Exercise instructions> Beneath this line is the data. Output exactly the lines from the line with "clkbuf_1 4, nand4_1" to the line with "3_3_place_gp | u_parse.phase_q[0]", both ends included, and nothing more.
═══ Exercise data
--- config.mk ---
export PLATFORM = sky130hd
export DESIGN_NAME = command_line_splitter_unit
export DESIGN_NICKNAME = d
export VERILOG_FILES = /design/src/sv/cls_pkg.sv /design/src/sv/cls_in_stage.sv /design/src/sv/cls_parse.sv /design/src/sv/command_line_splitter_unit.sv
export SDC_FILE = /design/constraint.sdc
export NUM_CORES = 1
export LEC_CHECK = 0
export ABC_AREA = 1
export BUFFER_PORTS_ARGS = -buffer_cell sky130_fd_sc_hd__buf_4
export CORE_MARGIN = 10
export CORE_UTILIZATION = 40
export DETAILED_ROUTE_END_ITERATION = 8
export PLACE_DENSITY = 0.61
export SLEW_MARGIN = 20
export SYNTH_ARGS = -nofsm -noshare
export SYNTH_HDL_FRONTEND = slang
export SYNTH_SLANG_ARGS = --single-unit
--- constraint.sdc ---
create_clock -name clk_i -period 2.47 [get_ports clk_i]
set_input_delay 0.1235 -clock clk_i [delete_from_list [all_inputs] [get_ports clk_i]]
set_output_delay 0.1235 -clock clk_i [all_outputs]
set_load 0.1 [all_outputs]
--- src/sv/cls_pkg.sv ---
// Package with shared types and constants of the command line splitter.
`timescale 1ns / 1ps

package cls_pkg;

  localparam int unsigned MaxRun  = 255;
  localparam int unsigned MaxArgs = 255;
  localparam int unsigned RunCap  = (MaxRun < 255) ? MaxRun : 255;
  localparam int unsigned ArgCap  = (MaxArgs < 255) ? MaxArgs : 255;

  localparam logic [7:0] ChQuote  = 8'h22;
  localparam logic [7:0] ChBslash = 8'h5C;
  localparam logic [7:0] ChSpace  = 8'h20;
  localparam logic [7:0] ChTab    = 8'h09;
  localparam logic [1:0] QuoteLast = 2'd2;

  typedef enum logic [2:0] {
    PhStart       = 3'd0,
    PhFirstQuoted = 3'd1,
    PhFirstPlain  = 3'd2,
    PhGap         = 3'd3,
    PhArg         = 3'd4
  } phase_e;

  typedef struct packed {
    logic [7:0] text_byte;
    logic       is_end;
  } item_t;

  typedef struct packed {
    logic [7:0] backslash_count;
    logic       char_valid;
    logic [7:0] out_char;
    logic       arg_end;
    logic [7:0] arg_number;
    logic       string_done;
    logic       empty_error;
    logic       run_overflow;
  } result_t;

endpackage

--- src/sv/cls_in_stage.sv ---
// Input register stage that holds one accepted item for the parser.
`timescale 1ns / 1ps

module cls_in_stage
  import cls_pkg::*;
(
  input  logic  clk_i,
  input  logic  rst_ni,
  input  logic  in_valid_i,
  output logic  in_ready_o,
  input  item_t item_i,
  output logic  valid_o,
  input  logic  ready_i,
  output item_t item_o
);

  logic  valid_q;
  item_t item_q;

  assign in_ready_o = !valid_q || ready_i;
  assign valid_o    = valid_q;
  assign item_o     = item_q;

  always_ff @(posedge clk_i or negedge rst_ni) begin
    if (!rst_ni) begin
      valid_q <= 1'b0;
    end else if (in_ready_o) begin
      valid_q <= in_valid_i;
    end
  end

  always_ff @(posedge clk_i) begin
    if (in_valid_i && in_ready_o) begin
      item_q <= item_i;
    end
  end

endmodule

--- src/sv/cls_parse.sv ---
// Parser state, per-byte splitting logic and the result register.
`timescale 1ns / 1ps

module cls_parse
  import cls_pkg::*;
(
  input  logic    clk_i,
  input  logic    rst_ni,
  input  logic    valid_i,
  output logic    ready_o,
  input  item_t   item_i,
  output logic    out_valid_o,
  input  logic    out_ready_i,
  output result_t result_o
);

  phase_e     phase_q, phase_d;
  logic [1:0] qc_q, qc_d;
  logic [7:0] bs_q, bs_d;
  logic       iqr_q, iqr_d;
  logic [7:0] argc_q, argc_d;
  logic       seen_q, seen_d;
  logic       out_valid_q;
  result_t    res_q, res_d;

  logic       take;
  logic [7:0] c;
  logic       blank;
  logic [1:0] qc_in;
  logic [7:0] bs_in;
  logic       iqr_in;
  logic [1:0] qc_e;

  assign ready_o     = !out_valid_q || out_ready_i;
  assign take        = valid_i && ready_o;
  assign out_valid_o = out_valid_q;
  assign result_o    = res_q;
  assign c           = item_i.text_byte;
  assign blank       = (c == ChSpace) || (c == ChTab);

  always_comb begin
    phase_d = phase_q;
    qc_d    = qc_q;
    bs_d    = bs_q;
    iqr_d   = iqr_q;
    argc_d  = argc_q;
    seen_d  = seen_q;
    res_d   = '0;
    qc_in   = qc_q;
    bs_in   = bs_q;
    iqr_in  = iqr_q;
    qc_e    = qc_q;
    if (item_i.is_end) begin
      res_d.arg_number  = argc_q;
      res_d.string_done = 1'b1;
      res_d.empty_error = !seen_q;
      if (phase_q == PhFirstQuoted || phase_q == PhFirstPlain) begin
        res_d.arg_end = 1'b1;
      end else if (phase_q == PhArg) begin
        res_d.backslash_count = bs_q;
        res_d.arg_end         = 1'b1;
      end
      phase_d = PhStart;
      qc_d    = '0;
      bs_d    = '0;
      iqr_d   = 1'b0;
      argc_d  = '0;
      seen_d  = 1'b0;
    end else begin
      seen_d = 1'b1;
      case (phase_q)
        PhStart: begin
          if (c == ChQuote) begin
            phase_d = PhFirstQuoted;
          end else if (blank) begin
            res_d.arg_end = 1'b1;
            phase_d       = PhGap;
          end else begin
            res_d.char_valid = 1'b1;
            res_d.out_char   = c;
            phase_d          = PhFirstPlain;
          end
        end
        PhFirstQuoted: begin
          if (c == ChQuote) begin
            res_d.arg_end = 1'b1;
            phase_d       = PhGap;
          end else begin
            res_d.char_valid = 1'b1;
            res_d.out_char   = c;
          end
        end
        PhFirstPlain: begin
          if (blank) begin
            res_d.arg_end = 1'b1;
            phase_d       = PhGap;
          end else begin
            res_d.char_valid = 1'b1;
            res_d.out_char   = c;
          end
        end
        PhGap, PhArg: begin
          if (phase_q == PhGap && blank) begin
            res_d.arg_number = argc_q;
          end else begin
            if (phase_q == PhGap) begin
              if (argc_q < 8'(ArgCap)) begin
                argc_d = argc_q + 8'd1;
              end
              qc_in  = '0;
              bs_in  = '0;
              iqr_in = 1'b0;
            end
            phase_d          = PhArg;
            qc_d             = qc_in;
            bs_d             = bs_in;
            iqr_d            = iqr_in;
            res_d.arg_number = argc_d;
            if (c == ChQuote) begin
              if (iqr_in) begin
                if (qc_in == QuoteLast) begin
                  res_d.char_valid = 1'b1;
                  res_d.out_char   = ChQuote;
                  qc_d             = '0;
                end else begin
                  qc_d = qc_in + 2'd1;
                end
              end else begin
                iqr_d                 = 1'b1;
                res_d.backslash_count = bs_in >> 1;
                if (bs_in[0]) begin
                  res_d.char_valid = 1'b1;
                  res_d.out_char   = ChQuote;
                end else if (qc_in < QuoteLast) begin
                  qc_d = qc_in + 2'd1;
                end
                bs_d = '0;
              end
            end else begin
              iqr_d = 1'b0;
              qc_e  = (iqr_in && qc_in == QuoteLast) ? 2'd0 : qc_in;
              qc_d  = qc_e;
              if (blank && qc_e == 2'd0) begin
                res_d.backslash_count = bs_in;
                res_d.arg_end         = 1'b1;
                bs_d                  = '0;
                phase_d               = PhGap;
              end else if (c == ChBslash) begin
                if (bs_in >= 8'(RunCap)) begin
                  res_d.run_overflow = 1'b1;
                end else begin
                  bs_d = bs_in + 8'd1;
                end
              end else begin
                res_d.backslash_count = bs_in;
                res_d.char_valid      = 1'b1;
                res_d.out_char        = c;
                bs_d                  = '0;
              end
            end
          end
        end
        default: begin
          phase_d = PhStart;
          qc_d    = '0;
          bs_d    = '0;
          iqr_d   = 1'b0;
          argc_d  = '0;
          seen_d  = 1'b0;
        end
      endcase
    end
  end

  always_ff @(posedge clk_i or negedge rst_ni) begin
    if (!rst_ni) begin
      phase_q     <= PhStart;
      qc_q        <= '0;
      bs_q        <= '0;
      iqr_q       <= 1'b0;
      argc_q      <= '0;
      seen_q      <= 1'b0;
      out_valid_q <= 1'b0;
    end else begin
      if (ready_o) begin
        out_valid_q <= valid_i;
      end
      if (take) begin
        phase_q <= phase_d;
        qc_q    <= qc_d;
        bs_q    <= bs_d;
        iqr_q   <= iqr_d;
        argc_q  <= argc_d;
        seen_q  <= seen_d;
      end
    end
  end

  always_ff @(posedge clk_i) begin
    if (take) begin
      res_q <= res_d;
    end
  end

endmodule

--- src/sv/command_line_splitter_unit.sv ---
// Top level of the command line splitter.
// The block takes a command line one byte per transfer on the input channel
// (in_valid_i, in_ready_o, text_byte_i, is_end_i) and gives one result per
// input transfer on the output channel (out_valid_o, out_ready_i and the
// result fields). An item with is_end_i set closes the string instead of
// carrying a byte, and its result has string_done_o set.
// Each result tells how many backslashes to append, an optional character,
// whether the current argument closes, and the argument index.
// An accepted item passes an input register and then the splitting logic,
// whose result lands in the result register, from which it is offered on
// the output channel. One item is taken every cycle while the receiver
// keeps up.
// Reset clears the parser state to the start of argument zero and empties
// both registers; no result is pending after reset.
// When the receiver stalls, the result register holds, then the input
// register fills, and in_ready_o falls; nothing is lost or repeated.
`timescale 1ns / 1ps

module command_line_splitter_unit
  import cls_pkg::*;
(
  input  logic       clk_i,
  input  logic       rst_ni,
  input  logic       in_valid_i,
  output logic       in_ready_o,
  input  logic [7:0] text_byte_i,
  input  logic       is_end_i,
  output logic       out_valid_o,
  input  logic       out_ready_i,
  output logic [7:0] backslash_count_o,
  output logic       char_valid_o,
  output logic [7:0] out_char_o,
  output logic       arg_end_o,
  output logic [7:0] arg_number_o,
  output logic       string_done_o,
  output logic       empty_error_o,
  output logic       run_overflow_o
);

  item_t   in_item;
  item_t   stage_item;
  logic    stage_valid;
  logic    parse_ready;
  result_t result;

  assign in_item.text_byte = text_byte_i;
  assign in_item.is_end    = is_end_i;

  cls_in_stage u_in_stage (
    .clk_i      (clk_i),
    .rst_ni     (rst_ni),
    .in_valid_i (in_valid_i),
    .in_ready_o (in_ready_o),
    .item_i     (in_item),
    .valid_o    (stage_valid),
    .ready_i    (parse_ready),
    .item_o     (stage_item)
  );

  cls_parse u_parse (
    .clk_i       (clk_i),
    .rst_ni      (rst_ni),
    .valid_i     (stage_valid),
    .ready_o     (parse_ready),
    .item_i      (stage_item),
    .out_valid_o (out_valid_o),
    .out_ready_i (out_ready_i),
    .result_o    (result)
  );

  assign backslash_count_o = result.backslash_count;
  assign char_valid_o      = result.char_valid;
  assign out_char_o        = result.out_char;
  assign arg_end_o         = result.arg_end;
  assign arg_number_o      = result.arg_number;
  assign string_done_o     = result.string_done;
  assign empty_error_o     = result.empty_error;
  assign run_overflow_o    = result.run_overflow;

endmodule

# --- After elaboration in Yosys (flattened, before gate mapping) ---
# Index checks and enable logic that the tools add are counted.
classes:
  n_addsub: 3
  bitwise_logic: 2
  reduce_logical: 21
  muxes: 75
  magnitude_cmp: 3
  n_eq_ne: 13
ops:
  columns: ["operator", "count"]
  rows:
  - ["$mux W8", 21]
  - ["$mux W9", 7]
  - ["$pmux W10 S4", 1]
  - ["$mux W17", 2]
  - ["$pmux W8 S2", 2]
  - ["$mux W2", 13]
  - ["$mux W3", 7]
  - ["$mux W18", 1]
  - ["$add A8 B1 Y8 const B", 2]
  - ["$eq A8 B6 Y1 const B", 2]
  - ["$mux W1", 16]
  - ["$pmux W3 S4", 1]
  - ["$mux W10", 1]
  - ["$eq A8 B4 Y1 const B", 1]
  - ["$eq A8 B7 Y1 const B", 1]
  - ["$ge A8 B8 Y1 const B", 1]
  - ["$lt A8 B8 Y1 const B", 1]
  - ["$mux W7", 1]
  - ["$eq A3 B2 Y1 const B", 2]
  - ["$ne A3 B3 Y1 const B", 2]
  - ["$reduce_or A6 Y1", 1]
  - ["$logic_and A1 B1 Y1", 5]
  - ["$reduce_or A5 Y1", 1]
  - ["$logic_or A1 B1 Y1", 4]
  - ["18 further kinds", 21]
totals:
  out_inout_bits: 31
  inputBits: 13
  reg_bits: 63
  wordCells: 135

# --- Longest topological paths before layout ---
# Gate-level depths: netlist (run 1).
logic_depth:
  ltp_word: 16
  ltp_mapped: 14
  depth_no_buf: 13

# --- Modules after synthesis ---
# From an unflattened synthesis (run 1), not the netlist that was laid out.
hier_totals:
  cells_unflattened: 494
  hier_area_um2: 3920.0
by_module_without_submodules:
  columns: ["mod", "cells_per_inst", "area_per_inst_um2", "n_inst"]
  rows:
  - ["cls_parse", 479, 3604.7, 1]
  - ["cls_in_stage", 15, 315.3, 1]

# --- Least setup slack after synthesis (run 1) ---
# No wires, ideal clock.
synth_path:
  path_kind: "register to register"
  start: "register u_parse.out_valid_q (netlist: u_parse.out_valid_o)"
  end: "register u_in_stage.item_q (netlist bit u_in_stage.item_o[0]) (enable)"
  required_time_ns: 2.186
  n_path_buf: 0
  path_stages_with_launch: 4
  setup_time_ns: 0.284
  arrival_time_ns: 2.422
  path_slack_ns: -0.236
  cell_sequence: "dfrtp_1 -> nand3_1 -> nand2_1 -> inv_1"
synth_via:
  elab_chain_len: 4
synth_rtl:
  columns: ["element", "line", "text"]
  rows:
  - ["start, declared", "cls_parse.sv:23", "logic out_valid_q;"]
  - ["start signal, assigned", "cls_parse.sv:186", "out_valid_q <= valid_i;"]
  - ["$logic_not A1 Y1", "cls_parse.sv:34", "assign ready_o = !out_valid_q || out_ready_i;"]
  - ["$logic_or A1 B1 Y1", "cls_parse.sv:34", null]
  - ["$logic_or A1 B1 Y1", "cls_in_stage.sv:20", "assign in_ready_o = !valid_q || ready_i;"]
  - ["named net in_ready_o", "command_line_splitter_unit.sv:25", "output logic in_ready_o,"]
  - ["$logic_and A1 B1 Y1", "cls_in_stage.sv:33", "if (in_valid_i && in_ready_o) begin"]
  - ["end signal, assigned", "cls_in_stage.sv:34", "item_q <= item_i;"]
  - ["end, declared", "cls_in_stage.sv:18", "item_t item_q;"]
# The timed path passes the listed nets, and every way through them passes these cells.
# A chain may end at the register's enable or synchronous reset.

# --- Worst setup path after layout (run 1) ---
layout_path:
  start: "register u_parse.phase_q[2]"
  end: "register u_parse.bs_q[7]"
layout_via:
  elab_chain_len: 15
layout_rtl:
  columns: ["element", "line", "text"]
  rows:
  - ["start, declared", "cls_parse.sv:17", "phase_e phase_q, phase_d;"]
  - ["start signal, assigned", "cls_parse.sv:177", "phase_q <= PhStart;"]
  - ["start signal, assigned", "cls_parse.sv:189", "phase_q <= phase_d;"]
  - ["parallel branches: the longest is 15 deep, another holds $add A8 B1 Y8", null, null]
  - ["end signal, assigned", "cls_parse.sv:191", "bs_q <= bs_d;"]
  - ["end, declared", "cls_parse.sv:19", "logic [7:0] bs_q, bs_d;"]
# Parallel ways; which one is timed is not known. The select of a mux whose other input is x is not followed.

==> results of run 1 <==
==> registers in the layout, indices dropped and copies added, names as in the netlist <==
| signal | cells |
|---|---|
| u_parse.out_valid_o | 1 |
| u_in_stage.item_o | 9 |
| u_parse.iqr_q | 1 |
| u_parse.argc_q | 8 |
| u_parse.seen_q | 1 |
| u_parse.qc_q | 2 |
| u_parse.result_o | 29 |
| u_parse.bs_q | 8 |
| u_parse.phase_q | 3 |
| u_in_stage.valid_o | 1 |
==> worst min-delay path: cells and delay by family <==
family | cells | cell delay, ps
buf+inv | 1 | 80
simple gates | 2 | 100
==> through the flow <==
stage | power, mW | cell area [sq um] | util | instances
2_1_floorplan | 2.35 | 3790 | - | 476
5_1_grt | 3.65 | 4580 | 0.496 | 674
3_5_place_dp | 2.64 | 4300 | 0.466 | 648
4_1_cts | 3.50 | 4580 | 0.496 | 674
6_report | 3.47 | 4580 | 0.496 | 674
3_3_place_gp | 2.63 | 4300 | 0.466 | 648
==> power by group through the flow <==
stage | Combinational, mW | Clock [mW] | Sequential, mW
finish | 1.30 | 0.843 | 1.33
global route | 1.39 | 0.916 | 1.35
CTS | 1.30 | 0.869 | 1.33
detailed placement | 1.28 | 0 | 1.35
global placement | 1.28 | 0 | 1.35
floorplan | 0.472 | 0 | 1.88
==> logic make-up (layout without fill, tap and decap cells) <==
group                      Yosys count  in the layout
buffers and inverters               72            141
DFF                                 63             63
xor gates and xnor gates             4              4
AOI/OAI and AO/OA                   65             65
adders and majority gates            6              6
and+or+nand+nor                    266            266
==> routing by layer <==
layer	wire length, microns	up-vias	GRT usage
li1	-	1705	-
met1	4480	1552	0.195
met2	4260	154	0.207
met3	625	23	0.0317
met4	252	0	0.0618
met5	0	-	0
==> cell usage after synthesis <==
library cell and n:
o211ai_1 1, nor2_1 44, dfrtp_1 25, nand3_1 51, nand2_2 8, a31oi_4 1
clkbuf_1 4, nand4_1 9, nor3_2 2, clkbuf_2 1, xnor2_1 2, nand3_4 2
nand4_2 2, ha_1 6, nand2_1 130, nor2_4 4, nor3_1 4, o21ai_0 36
and2b_1 1, edfxtp_1 38, buf_2 6, o21bai_1 1, nor2_2 5, o31ai_1 3
a21oi_1 12, o21ai_4 1, nand3_2 4, inv_2 2, o21ai_1 6, o22ai_1 4
xor2_1 2, buf_6 2, inv_4 1, clkinv_4 1, inv_1 55
==> how the worst max path moves through the flow <==
stage | start | end | slack, ps | cells after the start
6_report | u_parse.phase_q[2] | u_parse.bs_q[7] | 460 | 13
5_1_grt | u_parse.phase_q[2] | u_parse.bs_q[7] | 240 | 13
4_1_cts | u_parse.phase_q[2] | u_parse.result_o[14] | 480 | 11
3_5_place_dp | u_parse.phase_q[2] | u_parse.result_o[14] | 490 | 11
3_3_place_gp | u_parse.phase_q[0] | u_parse.result_o[11] | 520 | 12
2_1_floorplan | u_parse.out_valid_o | u_in_stage.item_o[0] | 130 | 3
==> layout make-up <==
class	instances	area (sq um)	area share
multi-input cells	341	1720	0.376
inverters	59	229	0.0499
well taps	129	161	0.0352
clock inverters	4	47.5	0.0104
repair buffers	66	520	0.114
flip-flops and latches	63	1770	0.385
clock buffers	12	135	0.0295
══════
Answer box>
clkbuf_1 4, nand4_1 9, nor3_2 2, clkbuf_2 1, xnor2_1 2, nand3_4 2
nand4_2 2, ha_1 6, nand2_1 130, nor2_4 4, nor3_1 4, o21ai_0 36
and2b_1 1, edfxtp_1 38, buf_2 6, o21bai_1 1, nor2_2 5, o31ai_1 3
a21oi_1 12, o21ai_4 1, nand3_2 4, inv_2 2, o21ai_1 6, o22ai_1 4
xor2_1 2, buf_6 2, inv_4 1, clkinv_4 1, inv_1 55
==> how the worst max path moves through the flow <==
stage | start | end | slack, ps | cells after the start
6_report | u_parse.phase_q[2] | u_parse.bs_q[7] | 460 | 13
5_1_grt | u_parse.phase_q[2] | u_parse.bs_q[7] | 240 | 13
4_1_cts | u_parse.phase_q[2] | u_parse.result_o[14] | 480 | 11
3_5_place_dp | u_parse.phase_q[2] | u_parse.result_o[14] | 490 | 11
3_3_place_gp | u_parse.phase_q[0] | u_parse.result_o[11] | 520 | 12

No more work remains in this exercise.